In contrast, Strindberg’s own stage characters ‘are conglomerates of past and present stages of culture, bits out of books and newspapers, scraps of humanity, torn shreds of once fine clothing now turned to rags, exactly as the the human soul is patched together’. Perhaps not unlike the way the diplomat is put together? Was this something new? The theatrical naturalists and modernists exposed the complexity of the soul and maintained that there may be an opposite side of vice more like virtue. They argued that a different reality of character had entered the stage. But among Strindberg’s vast production of plays, novels, short stories, autobiographies, poetry and political essays we also find a hilarious comedy, Hemsöborna, and a satirical novel, Röda rummet.

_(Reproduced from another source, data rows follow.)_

==> src/mem_steer_pkg.sv <==
`default_nettype none

package mem_steer_pkg;

    localparam int ADDR_W = 32;
    localparam int INT_W = 6;

    // Core reset stays up this many cycles after the external reset
    localparam int CORE_RESET_CYCLES = 128;
    localparam int RST_CNT_W = $clog2(CORE_RESET_CYCLES);

    // Fetches to complete before the caches open
    localparam int WARMUP_FETCHES = 3;
    localparam int WARM_CNT_W = $clog2(WARMUP_FETCHES + 1);

    // kseg1 style segment, address bits 31..29
    localparam logic [2:0] UNCACHED_SEG = 3'b101;

    localparam int CFG_W = INT_W + 1;

    typedef enum logic [2:0] {
        OP_LB  = 3'd0,
        OP_LBU = 3'd1,
        OP_LH  = 3'd2,
        OP_LHU = 3'd3,
        OP_LW  = 3'd4,
        OP_SB  = 3'd5,
        OP_SH  = 3'd6,
        OP_SW  = 3'd7
    } mem_op_t;

    // Same code as the bus size field
    typedef enum logic [2:0] {
        SIZE_BYTE = 3'd0,
        SIZE_HALF = 3'd1,
        SIZE_WORD = 3'd2
    } acc_size_t;

endpackage

`default_nettype wire

==> src/mem_req_if.sv <==
`default_nettype none

interface mem_req_if;
    import mem_steer_pkg::*;

    logic              valid;
    logic              is_write;
    logic [ADDR_W-1:0] addr;
    acc_size_t         size;
    logic [3:0]        byte_en;
    logic [ADDR_W-1:0] wdata;
    logic              align_err;

    // Decoder side
    modport src (
        output valid, is_write, addr, size, byte_en, wdata, align_err
    );

    // Router side, accepts every strobe
    modport dst (
        input valid, is_write, addr, size, byte_en, wdata, align_err
    );

endinterface

`default_nettype wire

==> src/access_decode.sv <==
`default_nettype none

module access_decode (
    input  wire                               i_req_valid,
    input  wire mem_steer_pkg::mem_op_t       i_op,
    input  wire [mem_steer_pkg::ADDR_W-1:0]   i_addr,
    input  wire [mem_steer_pkg::ADDR_W-1:0]   i_wdata,
    mem_req_if.src                            o_req
);
    import mem_steer_pkg::*;

    acc_size_t  size;
    logic       is_write;
    logic [1:0] lo;

    assign lo = i_addr[1:0];

    always_comb begin
        is_write = 1'b0;
        size     = SIZE_WORD;
        case (i_op)
            OP_LB, OP_LBU: size = SIZE_BYTE;
            OP_LH, OP_LHU: size = SIZE_HALF;
            OP_LW:         size = SIZE_WORD;
            OP_SB: begin
                size     = SIZE_BYTE;
                is_write = 1'b1;
            end
            OP_SH: begin
                size     = SIZE_HALF;
                is_write = 1'b1;
            end
            default: begin
                size     = SIZE_WORD;
                is_write = 1'b1;
            end
        endcase
    end

    // Byte lanes and replicated store data
    always_comb begin
        case (size)
            SIZE_BYTE: begin
                o_req.byte_en   = 4'b0001 << lo;
                o_req.wdata     = {4{i_wdata[7:0]}};
                o_req.align_err = 1'b0;
            end
            SIZE_HALF: begin
                o_req.byte_en   = lo[1] ? 4'b1100 : 4'b0011;
                o_req.wdata     = {2{i_wdata[15:0]}};
                o_req.align_err = lo[0];
            end
            default: begin
                o_req.byte_en   = 4'b1111;
                o_req.wdata     = i_wdata;
                o_req.align_err = |lo;
            end
        endcase
    end

    assign o_req.valid    = i_req_valid;
    assign o_req.is_write = is_write;
    assign o_req.addr     = i_addr;
    assign o_req.size     = size;

endmodule

`default_nettype wire

==> src/access_router.sv <==
`default_nettype none

module access_router (
    input  wire                                Clk,
    input  wire                                i_core_reset,
    mem_req_if.dst                             i_req,
    input  wire                                i_exc,
    input  wire                                i_force_uncached,
    input  wire                                i_cache_closed,
    output logic                               o_cached_rd,
    output logic                               o_cached_wr,
    output logic                               o_uncached_rd,
    output logic                               o_uncached_wr,
    output logic [mem_steer_pkg::ADDR_W-1:0]   o_addr,
    output mem_steer_pkg::acc_size_t           o_size,
    output logic [3:0]                         o_byte_en,
    output logic [mem_steer_pkg::ADDR_W-1:0]   o_wdata,
    output logic                               o_align_err
);
    import mem_steer_pkg::*;

    logic uncached;
    logic take;
    logic issue;

    assign uncached = (i_req.addr[ADDR_W-1:ADDR_W-3] == UNCACHED_SEG)
                    | i_force_uncached
                    | i_cache_closed;

    // An exception in the same cycle kills the access outright
    assign take  = i_req.valid & ~i_exc;
    assign issue = take & ~i_req.align_err;

    always_ff @(posedge Clk) begin
        if (i_core_reset) begin
            o_cached_rd   <= 1'b0;
            o_cached_wr   <= 1'b0;
            o_uncached_rd <= 1'b0;
            o_uncached_wr <= 1'b0;
            o_align_err   <= 1'b0;
        end else begin
            o_cached_rd   <= issue & ~uncached & ~i_req.is_write;
            o_cached_wr   <= issue & ~uncached & i_req.is_write;
            o_uncached_rd <= issue & uncached & ~i_req.is_write;
            o_uncached_wr <= issue & uncached & i_req.is_write;
            o_align_err   <= take & i_req.align_err;
        end
    end

    // Payload follows every presented access
    always_ff @(posedge Clk) begin
        if (i_req.valid) begin
            o_addr    <= i_req.addr;
            o_size    <= i_req.size;
            o_byte_en <= i_req.byte_en;
            o_wdata   <= i_req.wdata;
        end
    end

endmodule

`default_nettype wire

==> src/mem_steer_top.sv <==
`default_nettype none

module mem_steer_top (
    input  wire                                Clk,
    input  wire                                Myreset,
    input  wire                                i_req_valid,
    input  wire mem_steer_pkg::mem_op_t        i_op,
    input  wire [mem_steer_pkg::ADDR_W-1:0]    i_addr,
    input  wire [mem_steer_pkg::ADDR_W-1:0]    i_wdata,
    input  wire                                i_exc,
    input  wire                                i_cfg_we,
    input  wire [mem_steer_pkg::CFG_W-1:0]     i_cfg_wdata,
    input  wire                                i_fetch_done,
    input  wire [mem_steer_pkg::INT_W-1:0]     i_ext_int,
    output logic                               o_cached_rd,
    output logic                               o_cached_wr,
    output logic                               o_uncached_rd,
    output logic                               o_uncached_wr,
    output logic [mem_steer_pkg::ADDR_W-1:0]   o_addr,
    output mem_steer_pkg::acc_size_t           o_size,
    output logic [3:0]                         o_byte_en,
    output logic [mem_steer_pkg::ADDR_W-1:0]   o_wdata,
    output logic                               o_align_err,
    output logic                               o_int_pending
);
    import mem_steer_pkg::*;

    logic core_reset;
    logic force_uncached;
    logic cache_closed;

    mem_req_if u_req_if ();

    reset_stretch u_reset_stretch (
        .Clk          (Clk),
        .Myreset      (Myreset),
        .o_core_reset (core_reset)
    );

    steer_cfg u_steer_cfg (
        .Clk              (Clk),
        .Myreset          (Myreset),
        .i_core_reset     (core_reset),
        .i_cfg_we         (i_cfg_we),
        .i_cfg_wdata      (i_cfg_wdata),
        .i_fetch_done     (i_fetch_done),
        .i_ext_int        (i_ext_int),
        .o_force_uncached (force_uncached),
        .o_cache_closed   (cache_closed),
        .o_int_pending    (o_int_pending)
    );

    access_decode u_access_decode (
        .i_req_valid (i_req_valid),
        .i_op        (i_op),
        .i_addr      (i_addr),
        .i_wdata     (i_wdata),
        .o_req       (u_req_if.src)
    );

    access_router u_access_router (
        .Clk              (Clk),
        .i_core_reset     (core_reset),
        .i_req            (u_req_if.dst),
        .i_exc            (i_exc),
        .i_force_uncached (force_uncached),
        .i_cache_closed   (cache_closed),
        .o_cached_rd      (o_cached_rd),
        .o_cached_wr      (o_cached_wr),
        .o_uncached_rd    (o_uncached_rd),
        .o_uncached_wr    (o_uncached_wr),
        .o_addr           (o_addr),
        .o_size           (o_size),
        .o_byte_en        (o_byte_en),
        .o_wdata          (o_wdata),
        .o_align_err      (o_align_err)
    );

endmodule

`default_nettype wire

==> src/reset_stretch.sv <==
`default_nettype none

module reset_stretch (
    input  wire  Clk,
    input  wire  Myreset,
    output logic o_core_reset
);
    import mem_steer_pkg::*;

    logic [RST_CNT_W-1:0] rst_cnt;
    logic                 hold_q;

    // Count out the quiet period once the external reset is gone
    always_ff @(posedge Clk) begin
        if (Myreset) begin
            rst_cnt <= '0;
            hold_q  <= 1'b1;
        end else if (hold_q) begin
            rst_cnt <= rst_cnt + 1'b1;
            if (&rst_cnt) begin
                hold_q <= 1'b0;
            end
        end
    end

    assign o_core_reset = Myreset | hold_q;

endmodule

`default_nettype wire

==> src/steer_cfg.sv <==
`default_nettype none

module steer_cfg (
    input  wire                             Clk,
    input  wire                             Myreset,
    input  wire                             i_core_reset,
    input  wire                             i_cfg_we,
    input  wire [mem_steer_pkg::CFG_W-1:0]  i_cfg_wdata,
    input  wire                             i_fetch_done,
    input  wire [mem_steer_pkg::INT_W-1:0]  i_ext_int,
    output logic                            o_force_uncached,
    output logic                            o_cache_closed,
    output logic                            o_int_pending
);
    import mem_steer_pkg::*;

    logic [CFG_W-1:0]      cfg_q;
    logic [WARM_CNT_W-1:0] warm_cnt;
    logic [INT_W-1:0]      int_sample_q;
    logic [INT_W-1:0]      int_mask;

    // Bit 0 force uncached, bits 6..1 interrupt mask
    always_ff @(posedge Clk) begin
        if (i_core_reset) begin
            cfg_q <= '0;
        end else if (i_cfg_we) begin
            cfg_q <= i_cfg_wdata;
        end
    end

    always_ff @(posedge Clk) begin
        if (i_core_reset) begin
            warm_cnt <= WARM_CNT_W'(WARMUP_FETCHES);
        end else if (i_fetch_done && (warm_cnt != '0)) begin
            warm_cnt <= warm_cnt - 1'b1;
        end
    end

    // Interrupt lines sampled on the raw reset, like the pin synchroniser
    always_ff @(posedge Clk) begin
        if (Myreset) begin
            int_sample_q <= '0;
        end else begin
            int_sample_q <= i_ext_int;
        end
    end

    assign int_mask = cfg_q[CFG_W-1:1];

    assign o_force_uncached = cfg_q[0];
    assign o_cache_closed   = (warm_cnt != '0);
    // Mask is zero while the core is held, so no pending leaks out
    assign o_int_pending    = |(int_sample_q & int_mask);

endmodule

`default_nettype wire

What brings him even closer to the Elizabethans, Jonson and Burton, is his obsession with alchemy and gold. Strindberg also wrote several histories depicting kings and events from Sweden’s past (e.g. Erik XI and Gustav Vasa). Because of this he was sometimes referred to as Sweden’s Shakespeare. His forceful criticism of past literary traditions in Fröken Julie is at best superficial. The Renaissance view of existence was every bit as complex as his own and had the rich language of poetic drama to express the movements of the soul. It is not enough just to harp about Harpagon. One way to test Strindberg’s theory is to take certain groups of characters of the same general type at the time of Jonson 286

August Strindberg, Miss Julie and Other Plays, OUP, 2008, 59.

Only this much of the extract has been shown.